Pediatric Inguinal Hernia in Low-Resource Settings: From Pathophysiology to Community-Based Solutions for Timely Intervention
DOI:
https://doi.org/10.51699/cajmns.v6i4.3090Keywords:
pediatric inguinal hernia, delayed presentation, low-resource setting, primary care, surgical equityAbstract
Pediatric inguinal hernia (PIH) affects 1–5% of full-term and up to 30% of preterm infants. In high-resource settings, elective repair is a safe outpatient procedure. However, in low-resource regions like central Iraq, children often present with life-threatening complications due to delayed care.

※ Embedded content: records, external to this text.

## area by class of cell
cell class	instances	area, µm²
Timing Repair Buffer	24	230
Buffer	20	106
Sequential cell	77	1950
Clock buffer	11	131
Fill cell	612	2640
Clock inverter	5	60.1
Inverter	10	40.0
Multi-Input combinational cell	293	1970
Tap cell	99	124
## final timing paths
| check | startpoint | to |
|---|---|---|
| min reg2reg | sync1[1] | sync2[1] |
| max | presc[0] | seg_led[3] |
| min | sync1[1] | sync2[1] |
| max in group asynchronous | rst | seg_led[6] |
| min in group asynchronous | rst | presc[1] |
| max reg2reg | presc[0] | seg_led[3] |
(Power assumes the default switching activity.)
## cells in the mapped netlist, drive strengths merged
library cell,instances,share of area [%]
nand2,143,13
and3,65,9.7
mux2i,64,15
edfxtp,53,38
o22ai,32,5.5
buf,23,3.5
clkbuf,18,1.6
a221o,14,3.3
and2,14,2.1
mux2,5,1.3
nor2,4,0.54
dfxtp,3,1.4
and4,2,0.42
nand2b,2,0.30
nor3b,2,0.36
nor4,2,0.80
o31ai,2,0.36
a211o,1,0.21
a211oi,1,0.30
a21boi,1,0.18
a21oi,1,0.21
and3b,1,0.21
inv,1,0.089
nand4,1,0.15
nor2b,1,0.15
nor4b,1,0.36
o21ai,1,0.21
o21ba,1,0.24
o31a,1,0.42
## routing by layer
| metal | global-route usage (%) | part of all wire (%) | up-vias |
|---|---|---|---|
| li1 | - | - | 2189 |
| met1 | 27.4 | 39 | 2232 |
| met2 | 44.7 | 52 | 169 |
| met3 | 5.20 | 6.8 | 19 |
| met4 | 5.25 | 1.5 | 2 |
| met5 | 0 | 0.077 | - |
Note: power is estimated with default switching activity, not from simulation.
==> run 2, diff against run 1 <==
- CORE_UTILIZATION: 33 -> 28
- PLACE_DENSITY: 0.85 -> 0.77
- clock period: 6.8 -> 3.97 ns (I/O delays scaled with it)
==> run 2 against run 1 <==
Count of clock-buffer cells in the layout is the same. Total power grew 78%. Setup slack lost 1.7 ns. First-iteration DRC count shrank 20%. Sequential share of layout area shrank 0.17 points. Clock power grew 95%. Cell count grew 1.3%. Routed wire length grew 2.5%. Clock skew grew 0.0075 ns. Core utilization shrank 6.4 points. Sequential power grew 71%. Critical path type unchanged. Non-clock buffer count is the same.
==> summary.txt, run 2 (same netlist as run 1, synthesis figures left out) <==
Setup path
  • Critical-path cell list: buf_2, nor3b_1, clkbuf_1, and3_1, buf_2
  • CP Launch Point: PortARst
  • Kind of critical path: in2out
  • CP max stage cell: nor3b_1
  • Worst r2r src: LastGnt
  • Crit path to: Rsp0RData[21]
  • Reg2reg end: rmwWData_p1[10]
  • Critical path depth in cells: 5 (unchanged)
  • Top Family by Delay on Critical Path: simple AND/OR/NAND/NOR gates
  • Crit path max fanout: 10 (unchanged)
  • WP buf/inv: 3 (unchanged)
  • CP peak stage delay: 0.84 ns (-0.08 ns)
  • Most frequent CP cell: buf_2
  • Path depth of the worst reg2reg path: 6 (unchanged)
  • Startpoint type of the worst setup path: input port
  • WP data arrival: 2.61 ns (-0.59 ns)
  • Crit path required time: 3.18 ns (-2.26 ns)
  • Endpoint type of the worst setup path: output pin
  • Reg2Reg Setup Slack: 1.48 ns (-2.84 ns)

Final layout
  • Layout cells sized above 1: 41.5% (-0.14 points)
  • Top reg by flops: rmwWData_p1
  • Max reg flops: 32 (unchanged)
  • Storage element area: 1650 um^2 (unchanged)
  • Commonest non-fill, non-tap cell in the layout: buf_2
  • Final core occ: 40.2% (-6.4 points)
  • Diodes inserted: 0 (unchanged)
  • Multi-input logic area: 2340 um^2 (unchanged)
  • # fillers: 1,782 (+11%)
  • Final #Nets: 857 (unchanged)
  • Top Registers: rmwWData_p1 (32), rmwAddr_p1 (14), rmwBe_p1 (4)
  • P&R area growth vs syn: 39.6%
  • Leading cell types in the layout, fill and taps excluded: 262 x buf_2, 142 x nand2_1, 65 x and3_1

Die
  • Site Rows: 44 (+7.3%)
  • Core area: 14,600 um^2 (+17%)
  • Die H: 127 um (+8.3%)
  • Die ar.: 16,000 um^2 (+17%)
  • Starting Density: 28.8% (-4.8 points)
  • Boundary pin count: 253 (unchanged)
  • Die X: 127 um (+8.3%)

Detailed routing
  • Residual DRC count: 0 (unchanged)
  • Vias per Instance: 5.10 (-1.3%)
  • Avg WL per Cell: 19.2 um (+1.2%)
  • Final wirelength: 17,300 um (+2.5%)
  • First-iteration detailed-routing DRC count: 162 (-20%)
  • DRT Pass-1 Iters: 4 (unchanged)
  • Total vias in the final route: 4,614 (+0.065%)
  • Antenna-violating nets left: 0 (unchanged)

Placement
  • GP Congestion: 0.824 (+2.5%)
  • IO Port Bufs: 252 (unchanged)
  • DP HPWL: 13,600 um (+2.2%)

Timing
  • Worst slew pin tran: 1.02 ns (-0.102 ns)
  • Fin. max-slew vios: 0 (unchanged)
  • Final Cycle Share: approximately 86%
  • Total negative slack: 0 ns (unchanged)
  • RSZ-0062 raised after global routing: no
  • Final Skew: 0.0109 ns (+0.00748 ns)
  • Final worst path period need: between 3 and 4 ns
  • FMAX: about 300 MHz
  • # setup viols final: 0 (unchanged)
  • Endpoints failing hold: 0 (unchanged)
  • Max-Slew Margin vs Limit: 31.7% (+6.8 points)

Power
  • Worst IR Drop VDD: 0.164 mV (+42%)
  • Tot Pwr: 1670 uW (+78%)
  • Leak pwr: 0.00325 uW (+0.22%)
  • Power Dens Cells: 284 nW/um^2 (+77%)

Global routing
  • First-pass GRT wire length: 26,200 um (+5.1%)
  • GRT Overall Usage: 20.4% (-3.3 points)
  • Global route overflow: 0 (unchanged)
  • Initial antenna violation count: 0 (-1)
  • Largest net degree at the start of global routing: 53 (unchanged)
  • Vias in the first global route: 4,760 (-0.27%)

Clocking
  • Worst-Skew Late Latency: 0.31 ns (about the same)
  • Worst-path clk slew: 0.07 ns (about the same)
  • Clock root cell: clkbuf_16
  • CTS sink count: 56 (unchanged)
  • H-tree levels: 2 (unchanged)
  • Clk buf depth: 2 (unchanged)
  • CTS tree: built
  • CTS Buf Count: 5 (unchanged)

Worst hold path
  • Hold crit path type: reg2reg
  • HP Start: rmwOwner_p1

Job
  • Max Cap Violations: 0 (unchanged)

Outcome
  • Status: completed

This review analyzes the embryological basis, clinical presentation, and systemic barriers—such as low caregiver health literacy, fragmented referral systems, and primary care diagnostic gaps—that contribute to emergency presentations. We propose context-specific, low-cost interventions: caregiver education through community networks, simplified clinical decision aids for primary care providers, and a weekly “hernia fast-track” clinic at referral hospitals. These strategies align with Sustainable Development Goal 3 by promoting timely surgical access and reducing preventable morbidity. Emphasis is placed on human-centered, scalable solutions that leverage existing infrastructure rather than high-tech inputs.